Siempre he
escuchado decir que los tiempos de hoy no son los de antes. El mismo Joaquín
Sabina en una de sus canciones dice “al
lugar donde has sido feliz no deberías tratar de volver” como una clara
convicción de que hay que seguir avanzando sin importar los tiempos. El pasado
es casi siempre protagonista de la nostalgia y a veces hasta de la tristeza
cuando de recordar tiempos mejores se trata.
No vengo en ánimo
gris a imponer la nostalgia. Me gusta ser de los tercos que siguen caminando
contracorriente o hacerme cómplice del viento con tal de avanzar a toda costa.

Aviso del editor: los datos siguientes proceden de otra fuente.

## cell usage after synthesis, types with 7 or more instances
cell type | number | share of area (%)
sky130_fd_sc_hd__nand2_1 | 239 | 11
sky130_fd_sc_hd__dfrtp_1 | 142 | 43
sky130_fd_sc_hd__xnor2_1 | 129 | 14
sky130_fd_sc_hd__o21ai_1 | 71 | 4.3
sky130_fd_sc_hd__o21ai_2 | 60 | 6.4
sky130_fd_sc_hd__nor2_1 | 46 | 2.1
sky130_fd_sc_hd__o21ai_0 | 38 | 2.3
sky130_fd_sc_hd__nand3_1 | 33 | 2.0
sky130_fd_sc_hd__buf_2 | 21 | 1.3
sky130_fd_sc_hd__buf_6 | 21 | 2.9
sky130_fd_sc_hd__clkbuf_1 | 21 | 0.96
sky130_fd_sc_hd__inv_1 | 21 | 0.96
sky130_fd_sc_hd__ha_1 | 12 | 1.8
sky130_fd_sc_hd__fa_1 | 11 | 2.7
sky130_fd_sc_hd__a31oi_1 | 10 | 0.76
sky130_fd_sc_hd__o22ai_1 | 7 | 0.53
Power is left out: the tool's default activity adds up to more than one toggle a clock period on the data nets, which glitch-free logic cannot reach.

Pero entre niñas embarazadas sumidas en la pobreza, la desdicha, el abuso y el
abandono desde antes de tomar impulso para andar por la vida; curas y
sacerdotes declarados en rebeldía y perseguidos por la justicia acusados de
seducir y violar niños o noticias de un padre que mata a su propio bebé de
siete meses de nacido, es difícil no cuestionarse el rumbo que tomamos los
humanos en la sociedad de hoy.
Es irónico que en
tiempos en que las donaciones y colectas para necesitados ya no sólo llegan de
manos de políticos o gobernantes sino de gente, en su mayoría, movida por la
buena voluntad, se escuche de otro lado a gente justificar el asesinato a
balazos en una avenida de la capital de un joven limpiavidrios por no perdonar
una agresión material. Cuesta creer, pero los hechos así lo confirman a gritos,
que la vida vale menos que un carro.
No sé que me
espanta más, el hecho de matar por un arranque a un ser humano, sin importar
condiciones, o leer y escuchar a quienes consideran como una agresión gravísima
que otro mortal les agreda su vehículo o su propiedad al punto que eso les
valga la vida. Ni el más grave de los latazos o el más feo de los rayones
justifica quitarle la vida a un ser humano y por ende pasarse el resto de sus
días prófugo de la justicia mientras el cuerpo resista y la suerte esté de su
lado, aquí, en Colombia o en Japón. Una cosa es defenderse y otra es descargar
la ira y agredir.
Recuerdo con
nostalgia los tiempos en que se auxiliaba a un extraño con un ataque de
epilepsia, por citar un ejemplo de aquellos años, y miro con pena la
realidad de estos años que no nos permite ni siquiera indicar una dirección a
quien se encuentra legítimamente desorientado. Vivimos presos del miedo y la
desconfianza se ha vuelto una necesidad para poder sobrevivir en esta selva de
salvajes. Y no es para menos.
Alcanzamos niveles
de inseguridad en los que a veces se hace necesario pedir disculpas a quien nos
pisa o nos empuja a fin de evitar tragedias y donde una mirada mal puesta nos
puede costar el último aliento. Los pleitos se resuelven con un sicario en oferta
que fija en cien mil pesos el costo de una vida o acido del diablo en cualquier
callejón.
No hace falta un
estudio exhaustivo para caer en cuenta que el mundo anda patas arriba, mientras
se nos escapa la capacidad de asombro, la sensibilidad, el sentir humano, el
empoderamiento, la caridad y hasta algo tan esencial y mecánico como los
modales. Nos anestesia la triste conformidad con lo injusto y nos golpea el
letargo de no hacer nada más que quejarnos.